Básicamente el sistema si logra encontrar películas relaconadas a los temas de búsqueda, al usar BM25 los resultados que se muestran primero y con mayor score son los documentos en donde la querry aparece con mayor frecuencia.

* “space travel movie”
La mayoría de las películas mostradastenían relación con el espacio. Sin embargo, también aparecieron algunos títulos que solo mencionaban la palabra “travel” sin ser realmente viajes al espacio.

* “family movie”
El sistema recuperó varias películas sobre familias, aunque algunas trataban más sobre conflictos familiares que no era lo que verdaderamente buscabamos.

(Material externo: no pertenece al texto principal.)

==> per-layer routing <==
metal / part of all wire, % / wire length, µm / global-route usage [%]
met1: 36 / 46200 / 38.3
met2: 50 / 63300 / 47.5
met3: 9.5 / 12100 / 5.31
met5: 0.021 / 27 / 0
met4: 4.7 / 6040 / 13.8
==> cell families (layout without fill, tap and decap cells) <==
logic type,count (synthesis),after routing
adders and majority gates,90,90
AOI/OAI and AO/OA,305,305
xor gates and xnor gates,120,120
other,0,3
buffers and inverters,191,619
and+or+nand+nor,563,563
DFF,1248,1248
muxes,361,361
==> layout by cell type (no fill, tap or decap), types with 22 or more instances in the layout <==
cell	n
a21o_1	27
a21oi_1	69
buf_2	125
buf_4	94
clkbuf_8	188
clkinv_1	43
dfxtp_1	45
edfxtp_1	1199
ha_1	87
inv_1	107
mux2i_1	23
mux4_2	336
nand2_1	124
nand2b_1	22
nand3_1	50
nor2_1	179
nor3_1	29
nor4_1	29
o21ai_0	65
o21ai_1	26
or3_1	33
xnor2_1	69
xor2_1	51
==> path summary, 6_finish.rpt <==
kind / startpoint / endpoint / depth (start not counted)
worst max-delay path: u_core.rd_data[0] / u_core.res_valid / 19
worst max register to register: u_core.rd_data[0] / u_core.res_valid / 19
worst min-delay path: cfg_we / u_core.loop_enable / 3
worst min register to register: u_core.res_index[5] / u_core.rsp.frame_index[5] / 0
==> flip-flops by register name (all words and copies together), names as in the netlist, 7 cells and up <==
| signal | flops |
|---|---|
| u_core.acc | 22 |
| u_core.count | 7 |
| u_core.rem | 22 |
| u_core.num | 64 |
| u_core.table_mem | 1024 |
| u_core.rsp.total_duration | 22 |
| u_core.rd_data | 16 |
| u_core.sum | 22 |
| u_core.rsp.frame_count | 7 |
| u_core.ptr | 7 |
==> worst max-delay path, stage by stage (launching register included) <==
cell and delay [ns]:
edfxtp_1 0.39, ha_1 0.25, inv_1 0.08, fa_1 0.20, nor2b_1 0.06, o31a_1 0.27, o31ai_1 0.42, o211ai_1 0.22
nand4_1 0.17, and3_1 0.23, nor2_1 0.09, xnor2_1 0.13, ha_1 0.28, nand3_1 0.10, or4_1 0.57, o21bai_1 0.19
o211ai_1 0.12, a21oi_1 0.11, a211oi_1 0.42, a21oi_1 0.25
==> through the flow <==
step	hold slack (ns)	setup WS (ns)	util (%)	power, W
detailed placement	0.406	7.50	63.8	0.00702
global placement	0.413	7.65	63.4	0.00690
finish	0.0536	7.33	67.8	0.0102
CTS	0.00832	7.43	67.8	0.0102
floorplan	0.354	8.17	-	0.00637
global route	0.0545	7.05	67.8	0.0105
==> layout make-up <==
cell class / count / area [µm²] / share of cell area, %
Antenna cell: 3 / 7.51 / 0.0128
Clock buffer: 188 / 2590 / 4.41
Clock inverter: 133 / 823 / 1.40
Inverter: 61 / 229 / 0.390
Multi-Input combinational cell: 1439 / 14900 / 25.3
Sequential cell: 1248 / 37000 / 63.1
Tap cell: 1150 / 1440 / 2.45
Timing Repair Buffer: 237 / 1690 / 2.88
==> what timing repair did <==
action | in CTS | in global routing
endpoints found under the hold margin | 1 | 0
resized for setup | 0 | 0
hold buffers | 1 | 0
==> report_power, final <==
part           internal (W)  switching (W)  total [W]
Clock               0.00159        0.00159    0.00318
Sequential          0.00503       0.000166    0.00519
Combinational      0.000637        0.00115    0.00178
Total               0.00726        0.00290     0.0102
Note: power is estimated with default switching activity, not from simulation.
==> src/hdl/lisr_cfg.sv <==
`timescale 1ns / 1ps

module lisr_cfg (
    input  logic                            aclk,
    input  logic                            aresetn,
    input  logic                            psel,
    input  logic                            penable,
    input  logic                            pwrite,
    input  logic [lisr_pkg::APB_ADDR_W-1:0] paddr,
    input  logic [lisr_pkg::APB_DATA_W-1:0] pwdata,
    output logic [lisr_pkg::APB_DATA_W-1:0] prdata,
    output logic                            pready,
    output lisr_pkg::cfg_t                  cfg_o
);

    logic [lisr_pkg::RATE_W-1:0] src_rate_reg;
    logic [lisr_pkg::RATE_W-1:0] dst_rate_reg;
    lisr_pkg::reg_idx_t          reg_idx;
    logic                        wr_en;

    // Registers sit on 32-bit words
    assign reg_idx = lisr_pkg::reg_idx_t'(paddr[2]);
    assign wr_en   = psel && penable && pwrite && pready;
    assign pready  = 1'b1;

    // Write registers
    always_ff @(posedge aclk) begin
        if (!aresetn) begin
            src_rate_reg <= lisr_pkg::SRC_RATE_RESET;
            dst_rate_reg <= lisr_pkg::DST_RATE_RESET;
        end else if (wr_en) begin
            unique case (reg_idx)
                lisr_pkg::REG_SRC_RATE: src_rate_reg <= pwdata[lisr_pkg::RATE_W-1:0];
                lisr_pkg::REG_DST_RATE: dst_rate_reg <= pwdata[lisr_pkg::RATE_W-1:0];
                default: ;
            endcase
        end
    end

    // Read mux
    always_comb begin
        unique case (reg_idx)
            lisr_pkg::REG_SRC_RATE: prdata = lisr_pkg::APB_DATA_W'(src_rate_reg);
            lisr_pkg::REG_DST_RATE: prdata = lisr_pkg::APB_DATA_W'(dst_rate_reg);
            default:                prdata = '0;
        endcase
    end

    assign cfg_o.src_rate = src_rate_reg;
    assign cfg_o.dst_rate = dst_rate_reg;

endmodule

En los dos ejemplos el sistema se acerca bastante a lo que el usuario quiere encontrar. Esto demuestra que el índice invertido y BM25 están funcionando bien para detectar los términos más relevantes dentro del corpus.

Como mejora futura se podría incorporar información extra, por ejemplo el género de las películas para así poder descartar películas que no son de reelevancia como en el ejemplo de la búsqueda de family movie.